The Court rejects the ordinary meaning of the statutory language because, in its view, 8 U. S. C. §1229c(b)(2) incorporated a “ ‘longstanding administrative construction’ ” of the term “days,” according to which a deadline in the immigration laws is taken to extend if the final day lands on a weekend or holiday. Ante, at 12. But this argument fails because the regulatory definition on which it rests applies by its terms only to deadlines that appear in the immigration regulations.

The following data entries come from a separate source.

## src/rtl/icache_pkg.sv

```systemverilog
// icache_pkg: shared FSM states, AXI constants and address-split widths for the set-associative IFU
package icache_pkg;
  typedef enum logic [2:0] {IDLE, LOOKUP, REQ, REFILL, RESP} state_t;
  localparam logic [2:0] ARSIZE_WORD = 3'b010;
  localparam logic [1:0] ARBURST_INCR = 2'b01;
  localparam logic [1:0] RESP_OKAY = 2'b00;
  function automatic int off_w(input int lw);
    return 2 + $clog2(lw);
  endfunction
  function automatic int idx_w(input int sets);
    return $clog2(sets);
  endfunction
  function automatic int tag_w(input int sets, input int lw);
    return 32 - off_w(lw) - idx_w(sets);
  endfunction
  function automatic int cnt_w(input int n);
    return n > 1 ? $clog2(n) : 1;
  endfunction
endpackage

```

## src/rtl/icache_ifu_sa_if.sv

```systemverilog
// icache_ifu_sa_if: AXI4 read address/data channel bundle between the IFU (master) and memory (slave)
//   ar*: address channel, r*: data channel; ID width set by ID_W
interface icache_ifu_sa_if #(parameter int ID_W = 4);
  logic arready;
  logic arvalid;
  logic [31:0] araddr;
  logic [ID_W-1:0] arid;
  logic [7:0] arlen;
  logic [2:0] arsize;
  logic [1:0] arburst;
  logic rvalid;
  logic [31:0] rdata;
  logic [ID_W-1:0] rid;
  logic rlast;
  logic [1:0] rresp;
  logic rready;
  modport master(
    input arready, rvalid, rdata, rid, rlast, rresp,
    output arvalid, araddr, arid, arlen, arsize, arburst, rready
  );
  modport slave(
    output arready, rvalid, rdata, rid, rlast, rresp,
    input arvalid, araddr, arid, arlen, arsize, arburst, rready
  );
endinterface

```

## src/rtl/icache_array.sv

```systemverilog
// icache_array: tag/valid/data storage with combinational all-way lookup, word write, line install and flash invalidate
//   rd_*: lookup set/tag/word -> hit_way (one-hot), hit, hit_data, set_valid
//   wr_*: single refill word write; line_*: per-way valid/tag update; inv_all: clear every valid bit
module icache_array import icache_pkg::*; #(
  parameter int WAYS = 2,
  parameter int SETS = 16,
  parameter int LINE_WORDS = 4,
  localparam int IW = idx_w(SETS),
  localparam int TW = tag_w(SETS, LINE_WORDS),
  localparam int BW = cnt_w(LINE_WORDS),
  localparam int WB = cnt_w(WAYS)
) (
  input  logic clock,
  input  logic reset,
  input  logic inv_all,
  input  logic [IW-1:0] rd_idx,
  input  logic [TW-1:0] rd_tag,
  input  logic [BW-1:0] rd_word,
  output logic [WAYS-1:0] hit_way,
  output logic hit,
  output logic [31:0] hit_data,
  output logic [WAYS-1:0] set_valid,
  input  logic wr_en,
  input  logic [WB-1:0] wr_way,
  input  logic [IW-1:0] wr_idx,
  input  logic [BW-1:0] wr_word,
  input  logic [31:0] wr_data,
  input  logic line_en,
  input  logic [WB-1:0] line_way,
  input  logic [IW-1:0] line_idx,
  input  logic [TW-1:0] line_tag,
  input  logic line_valid
);
  logic [WAYS-1:0] valid [SETS];
  logic [TW-1:0] tags [SETS][WAYS];
  logic [31:0] data [SETS][WAYS][LINE_WORDS];
  always_ff @(posedge clock) begin
    if (reset) begin
      for (int s = 0; s < SETS; s++) valid[s] <= '0;
    end else if (inv_all) begin
      for (int s = 0; s < SETS; s++) valid[s] <= '0;
    end else if (line_en) begin
      valid[line_idx][line_way] <= line_valid;
    end
  end
  always_ff @(posedge clock) begin
    if (line_en && line_valid) tags[line_idx][line_way] <= line_tag;
    if (wr_en) data[wr_idx][wr_way][wr_word] <= wr_data;
  end
  always_comb begin
    hit_way = '0;
    hit_data = '0;
    for (int w = 0; w < WAYS; w++) begin
      hit_way[w] = valid[rd_idx][w] && (tags[rd_idx][w] == rd_tag);
      hit_data = hit_data | (hit_way[w] ? data[rd_idx][w][rd_word] : 32'h0);
    end
  end
  assign hit = |hit_way;
  assign set_valid = valid[rd_idx];
endmodule

```

## src/rtl/icache_ifu_sa.sv

```systemverilog
// icache_ifu_sa: instruction-fetch unit with N-way set-associative I-cache and AXI4 INCR burst line refill
//   clock/reset: sync active-high reset; if_allow_in/if_next_pc: fetch request; flush: fence.i
//   idu_*: instruction handshake to the decoder; io_master: AXI read master; *_count: performance counters
module icache_ifu_sa import icache_pkg::*; #(
  parameter int WAYS = 2,
  parameter int SETS = 16,
  parameter int LINE_WORDS = 4,
  parameter int ID_W = 4
) (
  input  logic clock,
  input  logic reset,
  input  logic if_allow_in,
  input  logic [31:0] if_next_pc,
  input  logic flush,
  input  logic idu_ready,
  output logic idu_valid,
  output logic [31:0] idu_pc,
  output logic [31:0] idu_inst,
  output logic idu_fault,
  icache_ifu_sa_if.master io_master,
  output logic [31:0] hit_count,
  output logic [31:0] miss_count,
  output logic [31:0] fetch_count
);
  localparam int OFF_W = off_w(LINE_WORDS);
  localparam int IW = idx_w(SETS);
  localparam int TW = tag_w(SETS, LINE_WORDS);
  localparam int BW = cnt_w(LINE_WORDS);
  localparam int WB = cnt_w(WAYS);
  state_t state;
  logic [31:0] saved_pc, line_word, resp_inst;
  logic [ID_W-1:0] cur_id;
  logic [BW-1:0] beat_cnt, word;
  logic [WB-1:0] victim, pick;
  logic [WB-1:0] rr [SETS];
  logic [IW-1:0] idx;
  logic [TW-1:0] tag;
  logic [WAYS-1:0] hit_way, set_valid;
  logic [31:0] hit_data;
  logic err, flush_pend, looked, resp_valid, resp_fault, hit, hit_now, beat, last, err_now, inv;
  assign idx = IW'(saved_pc >> OFF_W);
  assign tag = TW'(saved_pc >> (OFF_W + IW));
  assign word = BW'(saved_pc >> 2) & BW'(LINE_WORDS - 1);
  assign hit_now = (state == LOOKUP) && hit;
  // beats carrying a stale ID are accepted (rready is high) but otherwise dropped
  assign beat = (state == REFILL) && io_master.rvalid && (io_master.rid == cur_id);
  assign last = beat && (io_master.rlast || (beat_cnt == BW'(LINE_WORDS - 1)));
  assign err_now = err || (io_master.rresp != RESP_OKAY);
  assign inv = (state == IDLE) && (flush || flush_pend);
  // lowest-index invalid way wins; a full set falls back to the round-robin pointer
  always_comb begin
    pick = rr[idx];
    for (int w = WAYS - 1; w >= 0; w--) pick = set_valid[w] ? pick : WB'(w);
  end
  icache_array #(.WAYS(WAYS), .SETS(SETS), .LINE_WORDS(LINE_WORDS)) u_array (
    .clock(clock),
    .reset(reset),
    .inv_all(inv),
    .rd_idx(idx),
    .rd_tag(tag),
    .rd_word(word),
    .hit_way(hit_way),
    .hit(hit),
    .hit_data(hit_data),
    .set_valid(set_valid),
    .wr_en(beat),
    .wr_way(victim),
    .wr_idx(idx),
    .wr_word(beat_cnt),
    .wr_data(io_master.rdata),
    // a miss drops the victim's valid bit up front so an errored refill leaves it invalid
    .line_en(((state == LOOKUP) && !hit) || (last && !err_now)),
    .line_way(state == REFILL ? victim : pick),
    .line_idx(idx),
    .line_tag(tag),
    .line_valid(state == REFILL)
  );
  assign idu_valid = hit_now || resp_valid;
  assign idu_inst = hit_now ? hit_data : resp_inst;
  assign idu_fault = resp_fault;
  assign idu_pc = saved_pc;
  assign io_master.arvalid = (state == REQ);
  assign io_master.araddr = {saved_pc[31:OFF_W], OFF_W'(0)};
  assign io_master.arid = cur_id;
  assign io_master.arlen = 8'(LINE_WORDS - 1);
  assign io_master.arsize = ARSIZE_WORD;
  assign io_master.arburst = ARBURST_INCR;
  assign io_master.rready = (state == REFILL);
  always_ff @(posedge clock) begin
    if (reset) begin
      state <= IDLE;
      saved_pc <= '0;
      cur_id <= '0;
      beat_cnt <= '0;
      victim <= '0;
      err <= 1'b0;
      flush_pend <= 1'b0;
      looked <= 1'b0;
      line_word <= '0;
      resp_valid <= 1'b0;
      resp_fault <= 1'b0;
      resp_inst <= '0;
      hit_count <= '0;
      miss_count <= '0;
      fetch_count <= '0;
      for (int s = 0; s < SETS; s++) rr[s] <= '0;
    end else begin
      flush_pend <= (state != IDLE) && (flush || flush_pend);
      if (idu_valid && idu_ready) fetch_count <= fetch_count + 32'd1;
      case (state)
        IDLE: begin
          looked <= 1'b0;
          if (!inv && if_allow_in) begin
            saved_pc <= if_next_pc;
            state <= LOOKUP;
          end
        end
        LOOKUP: begin
          if (hit) begin
            if (!looked) hit_count <= hit_count + 32'd1;
            looked <= 1'b1;
            if (idu_ready) state <= IDLE;
          end else begin
            miss_count <= miss_count + 32'd1;
            cur_id <= cur_id + 1'b1;
            victim <= pick;
            beat_cnt <= '0;
            err <= 1'b0;
            line_word <= '0;
            state <= REQ;
          end
        end
        REQ: state <= io_master.arready ? REFILL : REQ;
        REFILL: begin
          if (beat) begin
            beat_cnt <= beat_cnt + 1'b1;
            err <= err_now;
            if (beat_cnt == word) line_word <= io_master.rdata;
            if (last) begin
              if (!err_now) rr[idx] <= (rr[idx] == WB'(WAYS - 1)) ? '0 : rr[idx] + 1'b1;
              resp_valid <= 1'b1;
              resp_fault <= err_now;
              resp_inst <= err_now ? 32'h0 : (beat_cnt == word ? io_master.rdata : line_word);
              state <= RESP;
            end
          end
        end
        RESP: begin
          if (idu_ready) begin
            resp_valid <= 1'b0;
            resp_fault <= 1'b0;
            resp_inst <= '0;
            err <= 1'b0;
            state <= IDLE;
          end
        end
        default: state <= IDLE;
      endcase
    end
  end
endmodule

```

## src/flat_wrapper.sv

```systemverilog
// flat-port wrapper written by rule: the top's interface ports become plain ports
module icache_ifu_sa_flat import icache_pkg::*;
#(
  parameter int WAYS = 2,
  parameter int SETS = 16,
  parameter int LINE_WORDS = 4,
  parameter int ID_W = 4
)
  (clock, reset, if_allow_in, if_next_pc, flush, idu_ready, idu_valid, idu_pc, idu_inst, idu_fault, hit_count, miss_count, fetch_count, io_master_arready, io_master_rvalid, io_master_rdata, io_master_rid, io_master_rlast, io_master_rresp, io_master_arvalid, io_master_araddr, io_master_arid, io_master_arlen, io_master_arsize, io_master_arburst, io_master_rready);
  icache_ifu_sa_if #(.ID_W(ID_W)) io_master_i ();
  input  logic clock;
  input  logic reset;
  input  logic if_allow_in;
  input  logic [31:0] if_next_pc;
  input  logic flush;
  input  logic idu_ready;
  output logic idu_valid;
  output logic [31:0] idu_pc;
  output logic [31:0] idu_inst;
  output logic idu_fault;
  output logic [31:0] hit_count;
  output logic [31:0] miss_count;
  output logic [31:0] fetch_count;
  input wire logic [$bits(io_master_i.arready)-1:0] io_master_arready;
  input wire logic [$bits(io_master_i.rvalid)-1:0] io_master_rvalid;
  input wire logic [$bits(io_master_i.rdata)-1:0] io_master_rdata;
  input wire logic [$bits(io_master_i.rid)-1:0] io_master_rid;
  input wire logic [$bits(io_master_i.rlast)-1:0] io_master_rlast;
  input wire logic [$bits(io_master_i.rresp)-1:0] io_master_rresp;
  output wire logic [$bits(io_master_i.arvalid)-1:0] io_master_arvalid;
  output wire logic [$bits(io_master_i.araddr)-1:0] io_master_araddr;
  output wire logic [$bits(io_master_i.arid)-1:0] io_master_arid;
  output wire logic [$bits(io_master_i.arlen)-1:0] io_master_arlen;
  output wire logic [$bits(io_master_i.arsize)-1:0] io_master_arsize;
  output wire logic [$bits(io_master_i.arburst)-1:0] io_master_arburst;
  output wire logic [$bits(io_master_i.rready)-1:0] io_master_rready;
  assign io_master_i.arready = io_master_arready;
  assign io_master_i.rvalid = io_master_rvalid;
  assign io_master_i.rdata = io_master_rdata;
  assign io_master_i.rid = io_master_rid;
  assign io_master_i.rlast = io_master_rlast;
  assign io_master_i.rresp = io_master_rresp;
  assign io_master_arvalid = io_master_i.arvalid;
  assign io_master_araddr = io_master_i.araddr;
  assign io_master_arid = io_master_i.arid;
  assign io_master_arlen = io_master_i.arlen;
  assign io_master_arsize = io_master_i.arsize;
  assign io_master_arburst = io_master_i.arburst;
  assign io_master_rready = io_master_i.rready;
  icache_ifu_sa #(.WAYS(WAYS), .SETS(SETS), .LINE_WORDS(LINE_WORDS), .ID_W(ID_W)) u_core (.clock(clock), .reset(reset), .if_allow_in(if_allow_in), .if_next_pc(if_next_pc), .flush(flush), .idu_ready(idu_ready), .idu_valid(idu_valid), .idu_pc(idu_pc), .idu_inst(idu_inst), .idu_fault(idu_fault), .io_master(io_master_i), .hit_count(hit_count), .miss_count(miss_count), .fetch_count(fetch_count));
endmodule
```

## config.mk

```make
export PLATFORM = sky130hd
export DESIGN_NAME = icache_ifu_sa_flat
export DESIGN_NICKNAME = d
export VERILOG_FILES = /design/src/rtl/icache_pkg.sv /design/src/rtl/icache_ifu_sa_if.sv /design/src/rtl/icache_array.sv /design/src/rtl/icache_ifu_sa.sv /design/src/flat_wrapper.sv
export SDC_FILE = /design/constraint.sdc
export NUM_CORES = 2
export LEC_CHECK = 0
export CAP_MARGIN = 30
export CORE_MARGIN = 3
export CORE_UTILIZATION = 55
export CTS_BUF_LIST = sky130_fd_sc_hd__clkbuf_8
export DETAILED_ROUTE_END_ITERATION = 10
export PLACE_DENSITY = 0.71
export SYNTH_ARGS = -nofsm -noshare
export SYNTH_HDL_FRONTEND = slang
export SYNTH_MEMORY_MAX_BITS = 65536
export SYNTH_SLANG_ARGS = --single-unit
```

## constraint.sdc

```tcl
create_clock -name clock -period 14.76 [get_ports clock]
set_clock_uncertainty 0.05 [all_clocks]
set_input_delay 2.214 -clock clock [delete_from_list [all_inputs] [get_ports clock]]
set_output_delay 2.214 -clock clock [all_outputs]
set_load 0.1 [all_outputs]
```

==> key figures <==
Finish
  – Nets@finish: 9964
  – Fillers: 23560
  – Final core utilization: 62.73%
  – Ratio of cells with drive above 1 in the final layout: 29.59%
  – Area Growth Syn to Fin: 13.03%

Route
  – DR WL/cell: 34.87 microns
  – Iter 0 DRT Violations: 14960
  – Routed Antenna Nets: 0
  – Drt drc: 4
  – 1st-pass router iterations: 9
  – Final wirelength: 532.6 mm
  – Via count: 100600
  – Vias per cell: 6.584

Synthesis
  – Flops & latches, synth: 5123
  – Ys Warns: 0
  – Netlist cell types: 73
  – Mapped Cells: 8999
  – Post-synth top area share: 74.38%
  – Asr flop ratio synth: 0%
  – Ranking of synthesized cells by area: edfxtp_1, mux4_2, dfxtp_1
  – Largest area contributor in the netlist: edfxtp_1
  – Seq/Total Area, Yosys: 76.51%
  – Most used DFF post-synth: edfxtp_1
  – Post-synthesis average cell area: 22.04 sq um
  – Synth Cell Area: 0.1983 sq mm
  – Number of synthesized flops with an enable pin: 4912

GRT
  – Initial antenna violation count: 30
  – Vias in the first global route: 100400
  – Global Route Usage Sum: 29.00%
  – Largest net degree at the start of global routing: 136
  – First-pass GRT wire length: 749.6 mm
  – Grt ovf: 0

Floorplan
  – Die width: 606.5 microns
  – # IOs: 291
  – Starting density of the core: 55.50%
  – Die Area: 0.3678 sq mm
  – Core Area: 0.3573 sq mm
  – Row cnt: 219
  – Die height: 606.5 microns

Status
  – Status: finished with violations
  – Failing checks: design-rule violations

Power and ir drop
  – P_leak: 69.47 nW
  – Worst vdd ir: 0.08671 mV
  – Cell Pwr Density: 136.2 mW/mm^2
  – Seq pwr share: 52.7%
  – Power share of the clock group: 35.6%
  – NetSw: 7.784 mW
  – Comb pwr share: 11.8%
  – Pint: 22.75 mW
  – Switching Fraction: 25.49%

Clock network
  – H-tree depth: 6
  – CTS tree: done
  – Max Root-Sink Buffers: 4
  – Root buffer cell: clkbuf_8
  – Clock sink total: 5123
  – CTS buffer count: 784
  – Clock Latency Late Sink: 1310 ps
  – Post-CTS Setup Bufs: 0
  – Clock transition at path regs: 60 ps
  – Cts hold-fix bufs: 0
  – Post_cts resized: 0

Setup path
  – Critical path endpoint: idu_inst[14]
  – WP data arrival: 9890 ps
  – CP endpoint kind: primary output
  – Critical Path Source Type: register
  – Critical path class: reg -> out
  – R2R Path End: u_core.fetch_count[31]
  – Req. time, crit path: 12500 ps
  – Maximum fanout along the worst path: 64
  – Flop2flop setup slack: 7320 ps
  – Depth of the most critical reg-to-reg path: 14

STA
  – Slew HR: 19.87%
  – Worst Max-Slew Pin Slew: 1202 ps
  – RSZ-0062 raised after global routing: no
  – TNS Setup: 0 ps
  – Fmax achieved: 82.26 MHz
  – Final number of setup-violating endpoints: 0
  – Max Transition Viols Final: 0
  – Final Hold Fails: 0
  – Final Critical Period: 12160 ps
  – Period Utilization, post-route: 82.36%

Min path
  – Hold Path Class: reg -> reg
  – HP Start: u_core.idu_pc[0]

Placed design
  – Hpwl dp: 307.8 mm
  – Port Buf Inserts: 273
  – Final Wtd Congestion: 1.010

Job
  – Max_cap viols: 0
## how the worst min path moves through the flow
| stage | endpoint | slack [ps] | cells past startpoint |
|---|---|---|---|
| 6_report | u_core.idu_pc[0] | 410 | 2 |
| 2_1_floorplan | u_core.line_word[0] | 390 | 2 |
| 5_1_grt | u_core.line_word[3] | 440 | 2 |
| 3_3_place_gp | u_core.idu_pc[1] | 390 | 2 |
| 3_5_place_dp | u_core.line_word[20] | 410 | 2 |
| 4_1_cts | u_core.idu_pc[0] | 410 | 2 |
## state kept, by name (all words and copies together), names as in the netlist, 2 cells and up, named ones only
register and flops:
u_core.line_word 32, u_core.beat_cnt 2, u_core.u_array.tags 768, u_core.rr 16, u_core.state 3, u_core.miss_count 32
u_core.io_master.arid 4, u_core.hit_count 32, u_core.idu_pc 32, u_core.resp_inst 32, u_core.fetch_count 32, u_core.u_array.valid 32
u_core.u_array.data 4096
## through the flow
step,total power [mW],instances,hold slack (ps),area (sq um),worst slack (ps)
2_1_floorplan,18.55,9014,391.1,198400,5789
3_3_place_gp,19.87,13780,394.4,208200,4068
3_5_place_dp,19.94,13830,405.6,209400,4033
4_1_cts,30.65,15240,413.7,223700,2636
5_1_grt,31.47,15260,438.8,224100,2447
6_report,30.54,15270,407.9,224100,2603
## worst max-delay path, cell delays in order (launching register included)
cell             delay (ps)
dfxtp_4                 920
buf_4                   700
nor2b_1                 460
a22oi_1                 180
a21o_1                  210
a2111oi_0               990
o22ai_1                 200
or3_1                   470
or3_4                   550
buf_4                   410
nor2_2                  960
a22o_1                  300
a2111oi_0                70
a21oi_1                 760
clkdlybuf4s50_1        1300
## cell families (layout without fill, tap and decap cells)
kind of cell    Yosys count  count (layout)  synth area share, %
compound gates          501             501                1.774
xor+xnor                131             131               0.5786
fa+ha+maj                 8               8              0.05048
buf+inv                 712            2202                1.582
flops                  5123            5123                76.51
mux                    1646            1646                17.50
other cells               2              36             0.003787
simple gates            876             876                2.007
## Yosys cell counts (15+ instances only)
cell type and count:
nor4_1 15, nor2b_1 22, a21oi_1 116, nand2b_1 21
nor2_1 363, clkbuf_1 303, and3_1 47, inv_1 141
or3_1 26, nand3_1 94, buf_1 54, o2111ai_1 25
xnor2_1 61, nor3_1 27, xor2_1 70, buf_4 63
o21ai_0 73, nand4_1 25, mux2_2 52, buf_2 141
nand2_1 198, edfxtp_1 4912, a22oi_1 52, a222oi_1 24
o21a_1 18, dfxtp_1 211, mux4_2 1451, o21bai_1 18
o22ai_1 25, mux2i_1 143, o221ai_1 50
## layout make-up
class                      instances  area [sq um]  area share, %
sequential                      5123        151700          67.70
multi-input combinational       3179         44840          20.00
clock buffer                     804         11070          4.937
timing repair buffer             646          6686          2.983
tap                             4751          5944          2.652
clock inverter                   608          3269          1.459
inverter                         144         548.0         0.2445
antenna                           19         47.55        0.02121
## metal layers
metal  routed length, microns  vias up  GRT usage (%)
met3                    62910     1088          7.826
li1                         -    39580              -
met5                      138        -              0
met1                   190800    53230          39.27
met2                   251100     6649          44.72
met4                    27700       18          13.11
## cell usage in the layout, fill, tap and decap left out, types with 33 or more instances in the layout
master,instances
edfxtp_1,4912
mux4_2,1451
clkbuf_8,805
inv_1,381
buf_4,331
clkdlybuf4s50_1,236
clkinv_1,205
dfxtp_1,201
nor2_1,199
nand2_1,189
nor2_4,157
mux2i_1,143
a21oi_1,115
clkinv_2,93
nand3_1,82
o21ai_0,73
xor2_1,69
xnor2_1,61
mux2_2,52
a22oi_1,52
o221ai_1,50
and3_1,46
buf_16,41
buf_12,33
## power groups by stage
stage	Combinational [mW]	Sequential [mW]	Clock (mW)
detailed placement	3.55	16.4	0
CTS	3.55	16.1	11.0
floorplan	2.05	16.5	0
finish	3.60	16.1	10.9
global route	3.73	16.1	11.7
global placement	3.48	16.4	0
(Power assumes the default switching activity.)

When Congress enacted the voluntary departure deadline in 1996, the pertinent regulation stated that “[t]he term day when computing the period of time for taking any action provided in this chapter”—that is, in the relevant chapter of the regulations—“shall include Saturdays, Sundays, and legal holidays, except that when the last day of the period so computed falls on a Saturday, Sunday, or a legal holiday, the period shall run until the end of the next day which is not a Saturday, Sunday, nor a legal holiday.” 8 CFR §1.1(h) (1996) (emphasis added).[2] So even if Congress had enacted this provision into law, it would not have affected the meaning of §1229c(b)(2).

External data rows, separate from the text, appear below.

--- config.mk ---
export PLATFORM = sky130hd
export DESIGN_NAME = dmem_lsu_flat
export DESIGN_NICKNAME = d
export VERILOG_FILES = /design/src/rtl/dmem_lsu_pkg.sv /design/src/rtl/dmem_lsu_if.sv /design/src/rtl/dmem_lsu_load_extract.sv /design/src/rtl/dmem_lsu.sv /design/src/flat_wrapper.sv
export SDC_FILE = /design/constraint.sdc
export NUM_CORES = 1
export LEC_CHECK = 0
export ABC_CLOCK_PERIOD_IN_PS = 2000
export BUFFER_PORTS_ARGS = -buffer_cell sky130_fd_sc_hd__buf_4
export CAP_MARGIN = 10
export CORE_ASPECT_RATIO = 1.4
export CORE_MARGIN = 2
export CORE_UTILIZATION = 39
export CTS_BUF_LIST = sky130_fd_sc_hd__clkbuf_8 sky130_fd_sc_hd__clkbuf_16
export CTS_CLUSTER_DIAMETER = 60
export DETAILED_ROUTE_END_ITERATION = 6
export PLACE_DENSITY_LB_ADDON = 0.08
export SYNTH_ARGS = -nofsm -noshare
export SYNTH_HDL_FRONTEND = slang
export SYNTH_HIERARCHICAL = 1
export SYNTH_SLANG_ARGS = --single-unit
--- constraint.sdc ---
create_clock -name clk -period 2 [get_ports clk]
set_input_delay 0.4 -clock clk [delete_from_list [all_inputs] [get_ports clk]]
set_output_delay 0.4 -clock clk [all_outputs]
set_load 0.03 [all_outputs]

In an effort to draw some support from this regulation, the Court disregards its specific terms and contends that it embodied a broader rule for counting days that applies even when the action that must be taken by the deadline can be done just as easily on weekends and holidays as on ordinary business days. It is doubtful, however, that the Court is ready to embrace all the implications of this argument. The term “days” appears numerous times in the immigration laws. Does the Court think that every one of these provisions incorporates its unorthodox counting rule? Consider, for example, 8 U. S. C. §1282(a), which provides that in most instances an “alien crewman” may not be permitted to “land temporarily in the United States” for more than 29 days. Suppose that the 29th day is a Saturday. Does that mean that the alien crewman may stay an additional two days? There are many other similar provisions. See, e.g., §1187(a)(1) (permitting the waiver of the usual visa requirements for a tourist seeking entry for up to 90 days); §1184(d) (requiring certain visa applicants to establish that they are “actually willing to conclude a valid marriage” to an identified citizen within 90 days of arrival); §1101(a)(13)(C)(ii) (providing that an already admitted alien is regarded as seeking admission if he has been absent from the United States for “a continuous period in excess of 180 days”); §1101(f )(7) (providing that an alien is not of “good moral character” if he has been imprisoned, in a relevant timeframe, for an aggregate period of 180 days or more).

If, as I assume, the Court does not mean to hold that its unorthodox interpretation of the term “days” applies to every immigration provision that contains that term, then the most that might be said about the counting rule on which it relies is that it is presumptively incorporated when its underlying rationale—the impossibility or difficulty of compliance on a weekend or holiday—is applicable. And if that is so, that construction does not apply to the voluntary departure deadline.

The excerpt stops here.